→ **Material to process**

==> config.mk <==
export PLATFORM = sky130hd
export DESIGN_NAME = sync_word_length_deframer_core_flat
export DESIGN_NICKNAME = d
export VERILOG_FILES = /design/src/hw/rtl/swld_pkg.sv /design/src/hw/rtl/swld_rx_if.sv /design/src/hw/rtl/swld_frame_if.sv /design/src/hw/rtl/swld_rx_stage.sv /design/src/hw/rtl/swld_parser.sv /design/src/hw/rtl/sync_word_length_deframer_core.sv /design/src/flat_wrapper.sv
export VERILOG_INCLUDE_DIRS = /design/src /design/src/hw/rtl
export SDC_FILE = /design/constraint.sdc
export NUM_CORES = 1
export LEC_CHECK = 0
export BUFFER_PORTS_ARGS = -buffer_cell sky130_fd_sc_hd__clkbuf_2
export CAP_MARGIN = 10
export CORE_MARGIN = 2
export CORE_UTILIZATION = 43
export CTS_CLUSTER_SIZE = 8
export DETAILED_ROUTE_END_ITERATION = 12
export SETUP_SLACK_MARGIN = 0.2
export SLEW_MARGIN = 20
export SYNTH_ARGS = -nofsm -noshare
export SYNTH_HDL_FRONTEND = slang
export SYNTH_SLANG_ARGS = --single-unit
==> constraint.sdc <==
create_clock -name clk -period 4.35 [get_ports clk]
set_input_delay 0.87 -clock clk [delete_from_list [all_inputs] [get_ports clk]]
set_output_delay 0.87 -clock clk [all_outputs]
set_load 0.05 [all_outputs]
==> src/hw/rtl/assert_macros.svh <==
// assertion macros shared by the deframer rtl
// no dependencies; define ASSERT_OFF to drop every check
`ifndef ASSERT_MACROS_SVH
`define ASSERT_MACROS_SVH
`ifndef ASSERT_OFF
// property holds at every rising clock edge outside reset
`define SWLD_ASSERT(lbl, clk, rstn, prop) \
    lbl: assert property (@(posedge clk) disable iff (!rstn) (prop)) \
        else $error("swld assertion failed");
// condition never holds outside reset
`define SWLD_ASSERT_NEVER(lbl, clk, rstn, cond) \
    lbl: assert property (@(posedge clk) disable iff (!rstn) !(cond)) \
        else $error("swld forbidden condition seen");
`else
`define SWLD_ASSERT(lbl, clk, rstn, prop)
`define SWLD_ASSERT_NEVER(lbl, clk, rstn, cond)
`endif
`endif

==> src/hw/rtl/swld_pkg.sv <==
// types and constants of the sync word length deframer
// no dependencies; used by the frame interface and every module
`timescale 1ns / 1ps

package swld_pkg;

    localparam logic [7:0]  SYNC_FIRST  = 8'h54;
    localparam logic [7:0]  SYNC_SECOND = 8'h42;
    localparam logic [31:0] MAX_LENGTH  = 32'd4096;
    localparam int          LENGTH_W    = 13;
    localparam int          OUT_LEN_W   = 9;

    // registered input byte handed from the input stage to the parser
    typedef struct packed {
        logic       valid;
        logic [7:0] data;
    } rx_stage_t;

    // one result item as held in the output register
    typedef struct packed {
        logic                 valid;
        logic [7:0]           frame_cmd;
        logic [31:0]          frame_sender;
        logic [OUT_LEN_W-1:0] frame_length;
        logic [7:0]           data_byte;
        logic                 data_valid;
        logic                 last;
    } result_t;

endpackage

==> src/hw/rtl/swld_rx_if.sv <==
// byte channel into the deframer
// depends on nothing
`timescale 1ns / 1ps

interface swld_rx_if;
    logic       valid;
    logic       ready;
    logic [7:0] rx_byte;

    modport source (output valid, output rx_byte, input ready);
    modport sink (input valid, input rx_byte, output ready);
endinterface

==> src/hw/rtl/swld_frame_if.sv <==
// result channel out of the deframer
// depends on swld_pkg for the length width
`timescale 1ns / 1ps

interface swld_frame_if;
    logic                           valid;
    logic                           ready;
    logic [7:0]                     frame_cmd;
    logic [31:0]                    frame_sender;
    logic [swld_pkg::OUT_LEN_W-1:0] frame_length;
    logic [7:0]                     data_byte;
    logic                           data_valid;
    logic                           last;

    modport source (output valid, output frame_cmd, output frame_sender,
                    output frame_length, output data_byte, output data_valid,
                    output last, input ready);
    modport sink (input valid, input frame_cmd, input frame_sender,
                  input frame_length, input data_byte, input data_valid,
                  input last, output ready);
endinterface

==> src/hw/rtl/swld_rx_stage.sv <==
// input register of the deframer: holds one received byte for the parser
// depends on swld_pkg
`timescale 1ns / 1ps

module swld_rx_stage
(
    input  logic                clk,
    input  logic                rst_n,
    input  logic                rx_valid,
    input  logic [7:0]          rx_byte,
    output logic                rx_ready,
    input  logic                take,
    output swld_pkg::rx_stage_t stage
);

    logic       valid_reg;
    logic       valid_next;
    logic [7:0] data_reg;
    logic [7:0] data_next;

    // accept while empty or while the held byte moves on this cycle
    assign rx_ready = !valid_reg || take;

    always_comb
    begin
        valid_next = valid_reg;
        data_next  = data_reg;
        if (rx_ready)
        begin
            valid_next = rx_valid;
            if (rx_valid)
            begin
                data_next = rx_byte;
            end
        end
    end

    always_ff @(posedge clk or negedge rst_n)
    begin
        if (!rst_n)
        begin
            valid_reg <= 1'b0;
        end
        else
        begin
            valid_reg <= valid_next;
        end
    end

    always_ff @(posedge clk)
    begin
        data_reg <= data_next;
    end

    assign stage.valid = valid_reg;
    assign stage.data  = data_reg;

endmodule

==> src/hw/rtl/swld_parser.sv <==
// header window, frame state and output register of the deframer
// depends on swld_pkg and assert_macros.svh
`timescale 1ns / 1ps
`include "assert_macros.svh"

module swld_parser
#(
    parameter int HEADER_BYTES = 24,
    parameter int BUFFER_BYTES = 512
)
(
    input  logic                clk,
    input  logic                rst_n,
    input  swld_pkg::rx_stage_t stage,
    output logic                take,
    input  logic                out_ready,
    output swld_pkg::result_t   result
);

    localparam int FW    = $clog2(BUFFER_BYTES + 1);
    localparam int LW    = swld_pkg::LENGTH_W;
    localparam int CMP_W = ((FW > LW) ? FW : LW) + 1;

    localparam logic [FW-1:0]    HB_F    = FW'(HEADER_BYTES);
    localparam logic [FW-1:0]    HB_M1_F = FW'(HEADER_BYTES - 1);
    localparam logic [FW-1:0]    BB_F    = FW'(BUFFER_BYTES);
    localparam logic [CMP_W-1:0] HB_C    = CMP_W'(HEADER_BYTES);
    localparam logic [CMP_W-1:0] BB_C    = CMP_W'(BUFFER_BYTES);

    logic [7:0]        win_reg  [HEADER_BYTES];
    logic [7:0]        win_next [HEADER_BYTES];
    logic [FW-1:0]     fill_reg;
    logic [FW-1:0]     fill_next;
    logic              in_payload_reg;
    logic              in_payload_next;
    logic              oversize_reg;
    logic              oversize_next;
    logic [7:0]        cmd_reg;
    logic [7:0]        cmd_next;
    logic [31:0]       sender_reg;
    logic [31:0]       sender_next;
    logic [LW-1:0]     len_reg;
    logic [LW-1:0]     len_next;
    swld_pkg::result_t out_reg;
    swld_pkg::result_t out_next;

    logic [7:0]        b;
    logic [FW-1:0]     fill_inc;
    logic [FW-1:0]     pos;
    logic [FW-1:0]     pos_inc;
    logic              go_on;
    logic              sync_ok;
    logic [31:0]       hdr_len;
    logic              len_bad;

    assign take = stage.valid && (!out_reg.valid || out_ready);
    assign b    = stage.data;

    assign fill_inc = fill_reg + FW'(1);
    assign sync_ok  = (win_reg[0] == swld_pkg::SYNC_FIRST) &&
                      (win_reg[1] == swld_pkg::SYNC_SECOND);
    // with a 16-byte header the incoming byte is the last length byte
    assign hdr_len  = {win_reg[12], win_reg[13], win_reg[14],
                       (HEADER_BYTES == 16) ? b : win_reg[15]};
    assign len_bad  = hdr_len[31] || (hdr_len > swld_pkg::MAX_LENGTH);

    always_comb
    begin
        win_next        = win_reg;
        fill_next       = fill_reg;
        in_payload_next = in_payload_reg;
        oversize_next   = oversize_reg;
        cmd_next        = cmd_reg;
        sender_next     = sender_reg;
        len_next        = len_reg;
        out_next        = out_reg;
        out_next.valid  = out_reg.valid && !out_ready;
        pos             = fill_reg;
        go_on           = 1'b0;

        if (take)
        begin
            if (in_payload_reg)
            begin
                fill_next              = fill_inc;
                out_next.valid         = 1'b1;
                out_next.frame_cmd     = cmd_reg;
                out_next.frame_sender  = sender_reg;
                out_next.frame_length  = len_reg[swld_pkg::OUT_LEN_W-1:0];
                out_next.data_byte     = b;
                out_next.data_valid    = 1'b1;
                out_next.last          = CMP_W'(fill_inc) >= (HB_C + CMP_W'(len_reg));
                if (out_next.last)
                begin
                    in_payload_next = 1'b0;
                    fill_next       = '0;
                end
            end
            else if (oversize_reg)
            begin
                if (fill_reg < BB_F)
                begin
                    fill_next = fill_inc;
                end
                else
                begin
                    // discard finished: this byte opens a new window
                    oversize_next = 1'b0;
                    pos           = '0;
                    go_on         = 1'b1;
                end
            end
            else
            begin
                go_on = 1'b1;
                if (fill_reg >= HB_F)
                begin
                    pos = '0;
                end
            end
        end

        pos_inc = pos + FW'(1);

        if (go_on)
        begin
            for (int i = 0; i < HEADER_BYTES; i++)
            begin
                if (pos == FW'(i))
                begin
                    win_next[i] = b;
                end
            end
            fill_next = pos_inc;
            if (pos_inc >= HB_F)
            begin
                if (!sync_ok)
                begin
                    // slide the window by one byte and keep searching
                    for (int i = 0; i < HEADER_BYTES - 2; i++)
                    begin
                        win_next[i] = win_reg[i + 1];
                    end
                    win_next[HEADER_BYTES-2] = b;
                    win_next[HEADER_BYTES-1] = '0;
                    fill_next                = HB_M1_F;
                end
                else if (len_bad)
                begin
                    fill_next = '0;
                end
                else
                begin
                    cmd_next    = win_reg[3];
                    sender_next = {win_reg[4], win_reg[5], win_reg[6], win_reg[7]};
                    len_next    = hdr_len[LW-1:0];
                    if (hdr_len[LW-1:0] == '0)
                    begin
                        // empty frame gives a single marker transfer
                        fill_next             = '0;
                        out_next.valid        = 1'b1;
                        out_next.frame_cmd    = win_reg[3];
                        out_next.frame_sender = {win_reg[4], win_reg[5],
                                                 win_reg[6], win_reg[7]};
                        out_next.frame_length = '0;
                        out_next.data_byte    = '0;
                        out_next.data_valid   = 1'b0;
                        out_next.last         = 1'b1;
                    end
                    else if ((HB_C + CMP_W'(hdr_len[LW-1:0])) > BB_C)
                    begin
                        oversize_next = 1'b1;
                    end
                    else
                    begin
                        in_payload_next = 1'b1;
                    end
                end
            end
        end
    end

    always_ff @(posedge clk or negedge rst_n)
    begin
        if (!rst_n)
        begin
            for (int i = 0; i < HEADER_BYTES; i++)
            begin
                win_reg[i] <= '0;
            end
            fill_reg       <= '0;
            in_payload_reg <= 1'b0;
            oversize_reg   <= 1'b0;
            cmd_reg        <= '0;
            sender_reg     <= '0;
            len_reg        <= '0;
            out_reg        <= '0;
        end
        else
        begin
            win_reg        <= win_next;
            fill_reg       <= fill_next;
            in_payload_reg <= in_payload_next;
            oversize_reg   <= oversize_next;
            cmd_reg        <= cmd_next;
            sender_reg     <= sender_next;
            len_reg        <= len_next;
            out_reg        <= out_next;
        end
    end

    assign result = out_reg;

    `SWLD_ASSERT_NEVER(a_payload_and_discard, clk, rst_n, in_payload_reg && oversize_reg)
    `SWLD_ASSERT(a_payload_fill, clk, rst_n, in_payload_reg |-> (fill_reg >= HB_F))
    `SWLD_ASSERT(a_hunt_fill, clk, rst_n, (!in_payload_reg && !oversize_reg) |-> (fill_reg < HB_F))
    `SWLD_ASSERT(a_payload_emits, clk, rst_n, (take && in_payload_reg) |=> out_reg.valid)

endmodule

==> src/hw/rtl/sync_word_length_deframer_core.sv <==
// top level of the sync word length deframer
// depends on swld_pkg, swld_rx_if, swld_frame_if, swld_rx_stage, swld_parser
`timescale 1ns / 1ps

// usage
//   rx carries one raw byte per transfer; frame carries one result per transfer.
//   each accepted byte is parsed against a header window of HEADER_BYTES bytes;
//   a frame starts with 0x54 0x42, its big-endian length sits in bytes 12..15.
//   after a good header every payload byte leaves as one transfer with the
//   latched command, sender and length; last marks the final byte. an empty
//   frame gives one transfer with data_valid low and last high.
//   a frame over BUFFER_BYTES in total: its first BUFFER_BYTES bytes give no output.
// timing
//   one byte per cycle sustained while frame.ready stays high. a byte is held in
//   the input register until the parser takes it, then is parsed into the output
//   register, which offers its result.
//   while frame.ready is low the output register holds its result and the
//   input register still takes one more byte; rx.ready then drops.
// reset
//   rst_n clears the window, the fill count, the input valid flag and frame.valid at once;
//   the block is ready right after reset.

module sync_word_length_deframer_core
#(
    parameter int HEADER_BYTES = 24,
    parameter int BUFFER_BYTES = 512
)
(
    input  logic         clk,
    input  logic         rst_n,
    swld_rx_if.sink      rx,
    swld_frame_if.source frame
);

    swld_pkg::rx_stage_t stage;
    swld_pkg::result_t   result;
    logic                take;

    swld_rx_stage u_rx_stage
    (
        .clk      (clk),
        .rst_n    (rst_n),
        .rx_valid (rx.valid),
        .rx_byte  (rx.rx_byte),
        .rx_ready (rx.ready),
        .take     (take),
        .stage    (stage)
    );

    swld_parser
    #(
        .HEADER_BYTES (HEADER_BYTES),
        .BUFFER_BYTES (BUFFER_BYTES)
    )
    u_parser
    (
        .clk       (clk),
        .rst_n     (rst_n),
        .stage     (stage),
        .take      (take),
        .out_ready (frame.ready),
        .result    (result)
    );

    assign frame.valid        = result.valid;
    assign frame.frame_cmd    = result.frame_cmd;
    assign frame.frame_sender = result.frame_sender;
    assign frame.frame_length = result.frame_length;
    assign frame.data_byte    = result.data_byte;
    assign frame.data_valid   = result.data_valid;
    assign frame.last         = result.last;

endmodule

==> src/flat_wrapper.sv <==
// flat-port wrapper written by rule: the top's interface ports become plain ports
module sync_word_length_deframer_core_flat 
#(
    parameter int HEADER_BYTES = 24,
    parameter int BUFFER_BYTES = 512
)
  (clk, rst_n, rx_valid, rx_rx_byte, rx_ready, frame_valid, frame_frame_cmd, frame_frame_sender, frame_frame_length, frame_data_byte, frame_data_valid, frame_last, frame_ready);
  swld_rx_if rx_i ();
  swld_frame_if frame_i ();
  input  logic clk;
  input  logic rst_n;
  input wire logic [$bits(rx_i.valid)-1:0] rx_valid;
  input wire logic [$bits(rx_i.rx_byte)-1:0] rx_rx_byte;
  output wire logic [$bits(rx_i.ready)-1:0] rx_ready;
  output wire logic [$bits(frame_i.valid)-1:0] frame_valid;
  output wire logic [$bits(frame_i.frame_cmd)-1:0] frame_frame_cmd;
  output wire logic [$bits(frame_i.frame_sender)-1:0] frame_frame_sender;
  output wire logic [$bits(frame_i.frame_length)-1:0] frame_frame_length;
  output wire logic [$bits(frame_i.data_byte)-1:0] frame_data_byte;
  output wire logic [$bits(frame_i.data_valid)-1:0] frame_data_valid;
  output wire logic [$bits(frame_i.last)-1:0] frame_last;
  input wire logic [$bits(frame_i.ready)-1:0] frame_ready;
  assign rx_i.valid = rx_valid;
  assign rx_i.rx_byte = rx_rx_byte;
  assign rx_ready = rx_i.ready;
  assign frame_valid = frame_i.valid;
  assign frame_frame_cmd = frame_i.frame_cmd;
  assign frame_frame_sender = frame_i.frame_sender;
  assign frame_frame_length = frame_i.frame_length;
  assign frame_data_byte = frame_i.data_byte;
  assign frame_data_valid = frame_i.data_valid;
  assign frame_last = frame_i.last;
  assign frame_i.ready = frame_ready;
  sync_word_length_deframer_core #(.HEADER_BYTES(HEADER_BYTES), .BUFFER_BYTES(BUFFER_BYTES)) u_core (.clk(clk), .rst_n(rst_n), .rx(rx_i), .frame(frame_i));
endmodule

→ **Problem**
Tell how many lines of the data above hold the string "every". The number alone is the answer.

→ **Written response**
4